Beban pencemaran ($L$) adalah massa total polutan yang dibuang per hari. Ini dihitung dengan mengalikan debit ($Q$) dengan konsentrasi ($C$). Perhitungan ini menjadi penentu desain. Konsultan Pertek Air Limbah harus membuktikan bahwa kapasitas IPAL mampu mengolah beban ini:

$$L (\text{kg/hari}) = Q (\text{m}^3/\text{hari}) \times C (\text{mg/L}) \times \frac{1}{1000}$$

Di mana 1/1000 adalah faktor konversi dari $\text{mg}$ ke $\text{kg}$ dan $\text{L}$ ke $\text{m}^3$.

Konsultan Pertek Air Limbah 02
Konsultan Pertek Air Limbah 02

4. Pentingnya Audit Parameter oleh Konsultan Pertek Air Limbah


Pertek menetapkan parameter yang harus dipantau di titik penaatan—yaitu, titik di mana air limbah diizinkan untuk dibuang ke badan air.
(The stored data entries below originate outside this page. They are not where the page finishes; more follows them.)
**src/rtl/pace_pkg.sv**
```systemverilog
package pace_pkg;

  // Feedback tap mask (bit i set means stage i feeds back) for maximal sequences.
  function automatic logic [15:0] tap_mask(input int w);
    case (w)
      4:       return 16'h000C;
      5:       return 16'h0014;
      6:       return 16'h0030;
      7:       return 16'h0060;
      8:       return 16'h00B8;
      9:       return 16'h0110;
      10:      return 16'h0240;
      11:      return 16'h0500;
      12:      return 16'h0E08;
      16:      return 16'hD008;
      default: return 16'h00B8;
    endcase
  endfunction

  localparam logic [15:0] SEED_SUBST = 16'h005A;

  // A zero seed is swapped for a fixed non-zero start word.
  function automatic logic [15:0] fix_seed(input logic [15:0] s, input int w);
    logic [15:0] m;
    m = (w >= 16) ? 16'hFFFF : 16'((32'd1 << w) - 1);
    if ((s & m) == 16'h0) return SEED_SUBST & m;
    return s & m;
  endfunction

endpackage

```
**src/rtl/pace_lfsr.sv**
```systemverilog
module pace_lfsr #(
  parameter int             W        = 8,
  parameter logic [W-1:0]   START    = 8'h01,
  parameter logic [W-1:0]   TAPS     = 8'hB8
) (
  input  logic         clk,
  input  logic         rst,
  input  logic         reload,
  output logic [W-1:0] word
);

  logic [W-1:0] st;
  logic         fb;
  logic         low_zero;

  // The extra term inserts the all-zero word, giving period 2**W.
  assign low_zero = (st[W-2:0] == '0);
  assign fb       = (^(st & TAPS)) ^ low_zero;

  always_ff @(posedge clk) begin
    if (rst || reload) st <= START;
    else               st <= {st[W-2:0], fb};
  end

  assign word = st;

  AST_RELOAD_SEED: assert property (@(posedge clk) disable iff (rst)
    reload |=> (st == START));
  AST_SEQ_MOVES: assert property (@(posedge clk) disable iff (rst)
    !reload |=> (st != $past(st)));

endmodule

```
**src/rtl/pace_cmp.sv**
```systemverilog
module pace_cmp #(
  parameter int LW = 8,
  parameter int TW = LW + 1
) (
  input  logic          clk,
  input  logic          rst,
  input  logic          hold,
  input  logic          enable,
  input  logic [LW-1:0] level,
  input  logic [TW-1:0] thr,
  output logic          permit
);

  localparam logic [TW-1:0] FULL = TW'(1) << LW;

  logic [TW-1:0] level_x;
  logic          hit;
  logic          permit_q;

  assign level_x = TW'(level);
  assign hit     = (level_x < thr);

  always_ff @(posedge clk) begin
    if (rst || hold) permit_q <= 1'b0;
    else             permit_q <= enable && hit;
  end

  assign permit = permit_q;

  AST_ZERO_BLOCKS: assert property (@(posedge clk) disable iff (rst)
    (thr == '0) |=> !permit_q);
  AST_FULL_RATE: assert property (@(posedge clk) disable iff (rst)
    (enable && !hold && thr >= FULL) |=> permit_q);
  AST_IDLE_LOW: assert property (@(posedge clk) disable iff (rst)
    (!enable || hold) |=> !permit_q);

endmodule

```
**src/rtl/pace_permit.sv**
```systemverilog
module pace_permit #(
  parameter int              LFSR_W = 8,
  parameter logic [LFSR_W-1:0] SEED = 8'h3C
) (
  input  logic              clk,
  input  logic              rst,
  input  logic              enable,
  input  logic              soft_rst,
  input  logic [LFSR_W:0]   throttle,
  output logic              permit
);
  import pace_pkg::*;

  localparam int               THR_W    = LFSR_W + 1;
  localparam logic [LFSR_W-1:0] SEED_EFF = LFSR_W'(fix_seed(16'(SEED), LFSR_W));
  localparam logic [LFSR_W-1:0] TAPS     = LFSR_W'(tap_mask(LFSR_W));

  logic [LFSR_W-1:0] seq_word;

  pace_lfsr #(
    .W     (LFSR_W),
    .START (SEED_EFF),
    .TAPS  (TAPS)
  ) u_seq (
    .clk    (clk),
    .rst    (rst),
    .reload (soft_rst),
    .word   (seq_word)
  );

  pace_cmp #(
    .LW (LFSR_W),
    .TW (THR_W)
  ) u_cmp (
    .clk    (clk),
    .rst    (rst),
    .hold   (soft_rst),
    .enable (enable),
    .level  (seq_word),
    .thr    (throttle),
    .permit (permit)
  );

  AST_RESET_QUIET: assert property (@(posedge clk)
    rst |=> !permit);

endmodule

```
**config.mk**
```make
export PLATFORM = sky130hd
export DESIGN_NAME = pace_permit
export DESIGN_NICKNAME = d
export VERILOG_FILES = /design/src/rtl/pace_pkg.sv /design/src/rtl/pace_lfsr.sv /design/src/rtl/pace_cmp.sv /design/src/rtl/pace_permit.sv
export SDC_FILE = /design/constraint.sdc
export NUM_CORES = 1
export LEC_CHECK = 0
export BUFFER_PORTS_ARGS = -buffer_cell sky130_fd_sc_hd__buf_4
export CORE_MARGIN = 3
export CORE_UTILIZATION = 30
export DETAILED_ROUTE_END_ITERATION = 12
export PLACE_DENSITY_LB_ADDON = 0.3
export SLEW_MARGIN = 10
export SYNTH_ARGS = -nofsm -noshare
export SYNTH_HDL_FRONTEND = slang
export SYNTH_SLANG_ARGS = --single-unit
```
**constraint.sdc**
```tcl
create_clock -name clk -period 1.9 [get_ports clk]
set_clock_uncertainty 0.2 [all_clocks]
set_input_delay 0.57 -clock clk [delete_from_list [all_inputs] [get_ports clk]]
set_output_delay 0.57 -clock clk [all_outputs]
set_load 0.01 [all_outputs]
```
==> metrics.txt, run 1 <==
status=finished clean; Synth Area in Compound Gates=9.920%; 1st-iter DRT viols=3; power density over the cells=653.2 nW/um^2; commonest non-fill, non-tap cell in the layout=buf_4; minimum clock period=1.499 ns; critical path endpoint category=flip-flop; core area=1383 sq um; post-synthesis xor/xnor area fraction=3.753%; postcts setup bufs=0; die span in y=45.44 um; Post-Synth Adder-Cell Area=21.45%; worst-margin pin slew=0.2094 ns; vias per cell=4.482; WP data required=1.85 ns; Mapped Cells=52; Maximum Capacitance Violations=0; port bufs=13; Synth Area in Simple Gates=19.03%; cells along the critical path=buf_4 -> inv_1 -> ha_1 -> nor2b_1 -> nand3_1 -> o31a_1; vias in the first global route=335; iteration count of the initial detailed-routing pass=2; post_cts resized=0; RSZ-0062 raised after global routing=no; largest family of logic cells by synthesized area=adder cells; sequential share of the synthesized area=38.61%; clk sinks=9; Critical Path AT=1.45 ns; Routed Antenna Nets=0; DR WL/cell=9.553 um; ant diodes=0; Crit Path Max Fanout=2; fmax=0.6671 GHz; final hold vios=0; GRT Overall Usage=9.895%; CP max-delay cell=ha_1; synth warn=0; Worst VDD drop=0.3272 mV; CTS tree=done; layout cells sized above 1=25.71%; Final GP Congestion=0.7480; clk_lat worst skew=0.26 ns; H-Tree Depth=1; Initial Utilization=33.76%; DRC=0; Mapped Area=466.7 sq um; normalized max-slew margin=85.91%; Hold-fix buffers, CTS=0; first-pass GRT wire length=1352 um; post-route clock period utilization=78.89%; distinct cell type count after synthesis=18; Avg Cell Area, Syn=8.975 sq um; max-slew violations=0; vias=381; mux contribution to synthesized area=0%; area leader, netlist=dfxtp_1; Root Driver=clkbuf_4; largest net degree at the start of global routing=7; die area=2065 sq um; initial antenna violation count=0; most frequent cells in the layout=buf_4, inv_1, dfxtp_1; Clock Pin Slew Worst Setup and Hold Paths=0.06 ns; FILL cells=139; DP Wirelength=686.8 um; endpoints failing setup=0; Worst R2R Setup Slack=0.49 ns; die width=45.44 um; startpoint types=input port; post-synth top area share=38.61%; Leakage=0.3288 nW; Tightest Hold Check Type=reg2reg; gr ovfl total=0; hold slack=0.2758 ns; Area Growth Syn to Fin=32.17%; Area contributors post-synth=dfxtp_1, ha_1, inv_1, a21oi_1, or3_1; Cell Rows=13; critical path's largest stage delay=0.25 ns; total power=0.4029 mW; Layout Nets=92; TNS Setup=0 ns; number of I/O pins=14; Routed WL=812 um; critical path class=in2reg; syn_nets=73; Bufs on Longest Clock Path=2; CTS buffer count=3; #FFs+latches synth=9
## worst max-delay path, delay by kind of cell
kind	cells	cell delay [ns]
AND/OR/NAND/NOR	2	0.29
adder cells (fa/ha/maj)	1	0.25
AO/OA/AOI/OAI	1	0.23
buffers and inverters	2	0.10
## state kept, by name, summed over array words and instances, names as in the netlist
name,flops
u_cmp.permit,1
u_seq.word,8
## cells by family (layout without fill, tap and decap cells)
logic type / Yosys count / in the layout
buffers and inverters: 9 / 27
AOI/OAI and AO/OA: 8 / 8
and+or+nand+nor: 16 / 16
xor gates and xnor gates: 2 / 2
adders and majority gates: 8 / 8
DFF: 9 / 9
## worst paths after layout
kind                                    to                     start  depth (start not counted)
hold reg to reg   u_seq.word[5]$_SDFF_PP1_  u_seq.word[4]$_SDFF_PP1_                          2
setup / recovery   u_cmp.permit$_SDFF_PP0_               throttle[7]                          6
hold / removal    u_seq.word[5]$_SDFF_PP1_  u_seq.word[4]$_SDFF_PP1_                          2
setup reg to reg   u_cmp.permit$_SDFF_PP0_  u_seq.word[7]$_SDFF_PP0_                          4
## routing by layer
layer	routed length, um	part of all wire (%)	track usage (%)	up-vias
li1	-	-	-	208
met5	0	0	0	-
met2	343	42	13.37	10
met1	382	47	11.33	159
met3	68	8.4	7.115	4
met4	19	2.3	5.263	0
## power by group
group | internal [mW] | total [mW] | switching, mW
clock network | 0.0808 | 0.145 | 0.0640
registers | 0.196 | 0.200 | 0.00411
logic | 0.0353 | 0.0586 | 0.0233
## stage by stage
stage               setup WS, ns  cell area [sq um]  utilization (%)  std cells
global route              0.3382              616.8            44.62         85
finish                    0.4011              616.8            44.62         85
detailed placement        0.1075              590.6            42.71         81
CTS                       0.3934              616.8            44.62         85
floorplan                 0.2926              466.7                -         52
global placement          0.1300              590.6            42.71         81
## final cells by class
cell class	count	area, sq um	share of cell area, %
Timing Repair Buffer	14	105.1	17.04
Tap cell	15	18.77	3.043
Inverter	9	33.78	5.477
Multi-Input combinational cell	34	252.7	40.97
Sequential cell	9	180.2	29.21
Clock buffer	4	26.28	4.260
## synthesized netlist by cell type, drive strengths merged
library cell,number
nand2,2
and2,2
a21o,1
inv,9
nor2b,1
dfxtp,9
nand3,2
nor3,2
ha,8
nor4,1
xnor2,2
o21ai,1
a21oi,5
nand2b,2
or3,3
nor2,1
o31a,1
Note: power is estimated with default switching activity, not from simulation.
==> inputs of run 2 (changes only) <==
clock period = 1.2 ns   (was 1.9 ns; I/O delays follow)
==> run 2 against run 1 <==
Net effect:
- highest routed layer unchanged
- clock power rose by 59%
- flip-flop and latch count unchanged
- power increased by 70%
- worst hold slack lost 0.092 ns
- the run now ends with setup timing left
==> metrics.txt, run 2 (synthesis results as in run 1) <==
status=finished with violations; failing checks=setup timing; final hold vios=0 (unchanged); Gate power share=19.7% (+5.2 points); Cell Rows=13 (unchanged); startpoint types=flip-flop; FILL cells=119 (-14%); beginning of the critical path=u_seq.word[1]$_SDFF_PP0_; die span in y=45.44 um (unchanged); hold depth=3 (+1); H-Tree Depth=1 (unchanged); GRT Overall Usage=12.25% (+2.4 points); Layout Nets=98 (+6.5%); Leakage=0.3594 nW (+9.3%); WP data required=1.15 ns (-0.70 ns); postcts setup bufs=0 (unchanged); vias in the first global route=444 (+33%); total power=0.6858 mW (+70%); normalized max-slew margin=87.80% (+1.9 points); design area=772.0 sq um (+25%); pre-CTS WS=-0.3366 ns (-0.4441 ns); cell internal pwr=0.5211 mW (+67%); DR WL/cell=10.81 um (+13%); port bufs=13 (unchanged); max-slew violations=0 (unchanged); first-pass GRT wire length=1807 um (+34%); Worst R2R Setup Slack=-0.14 ns (-0.63 ns); Final GP Congestion=0.6944 (-7.2%); Final WS setup=-0.1439 ns (-0.5449 ns); 1st-iter DRT viols=5 (+2); layout cells sized above 1=56.58% (+31 points); power density over the cells=888.3 nW/um^2 (+36%); Bufs on Longest Clock Path=2 (unchanged); Non-Filler Instances=91 (+7.1%); vias per cell=4.703 (+4.9%); critical path endpoint category=flip-flop; Placed Area=653.1 sq um (+11%); Routed Antenna Nets=0 (unchanged); Critical Path AT=1.29 ns (-0.16 ns); Crit Path Max Fanout=3 (+1); TNS Setup=-0.2448 ns (-0.2448 ns); Tightest Hold Check Type=in2reg; Area Growth Syn to Fin=65.42%; die area=2065 sq um (unchanged); reg2reg end=u_cmp.permit$_SDFF_PP0_; DP Wirelength=764.9 um (+11%); Worst VDD drop=0.9372 mV (+190%); RSZ-0062 raised after global routing=yes; number of I/O pins=14 (unchanged); post-route clock period utilization=112.0%; Hold-fix buffers, CTS=0 (unchanged); most frequent cells in the layout=buf_4, inv_1, ha_4, dfxtp_2, dfxtp_1; iteration count of the initial detailed-routing pass=3 (+1); gr ovfl total=0 (unchanged); Initial Utilization=33.76% (unchanged); initial antenna violation count=0 (unchanged); minimum clock period=1.344 ns; largest net degree at the start of global routing=6 (-1); Clock Pin Slew Worst Setup and Hold Paths=0.06 ns (about the same); commonest non-fill, non-tap cell in the layout=buf_4; die width=45.44 um (unchanged); Core Util, Final=55.84% (+11 points); Switching Fraction=24.01% (+1.3 points); worst-margin pin slew=0.1815 ns (-0.02786 ns); clk_lat worst skew=0.25 ns (about the same); Switch Pwr=0.1646 mW (+80%); hold slack=0.1839 ns (-0.09191 ns); Routed WL=984 um (+21%); endpoints failing setup=3 (+3); fmax=0.7441 GHz; critical path class=reg2reg; Cells after DPL=87 (+7.4%); DRC=0 (unchanged); RR Startpoint=u_seq.word[1]$_SDFF_PP0_; CTS tree=done; clk sinks=9 (unchanged); core area=1383 sq um (unchanged); vias=428 (+12%); CTS buffer count=3 (unchanged); WHS Endpoint=u_seq.word[6]$_SDFF_PP0_; clock share of power=33.7% (-2.2 points); Root Driver=clkbuf_4; max FFs per register=8 (unchanged); part of the power in registers=46.6% (-2.9 points); Maximum Capacitance Violations=0 (unchanged); hold path startpoint=rst; ant diodes=0 (unchanged); Register-to-Register Path Depth=4 (unchanged)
Daftar parameter yang tercantum dalam Pertek Anda adalah dokumen hukum yang harus ditaati setiap saat.

  • Konsultan Pertek Air Limbah memastikan tidak ada parameter esensial yang terlewat.
  • Konsultan Pertek Air Limbah membantu Anda menafsirkan Baku Mutu Sektoral yang kompleks.
  • Konsultan Pertek Air Limbah merancang proses IPAL yang efisien untuk mencapai semua batas kadar yang ditetapkan.

Tanpa identifikasi parameter yang tepat, Kajian Teknis Anda tidak akan disetujui, dan risiko pencemaran tetap tinggi. Mempekerjakan Konsultan Pertek Air Limbah yang andal adalah investasi kepatuhan terbaik.

Dapatkan Kepastian Kepatuhan Parameter Air Limbah!

Kami Adalah Konsultan Pertek Air Limbah yang Menguasai Semua BMAL Sektoral di Indonesia.


➡️ Hubungi Konsultan Pertek Air Limbah Sekarang!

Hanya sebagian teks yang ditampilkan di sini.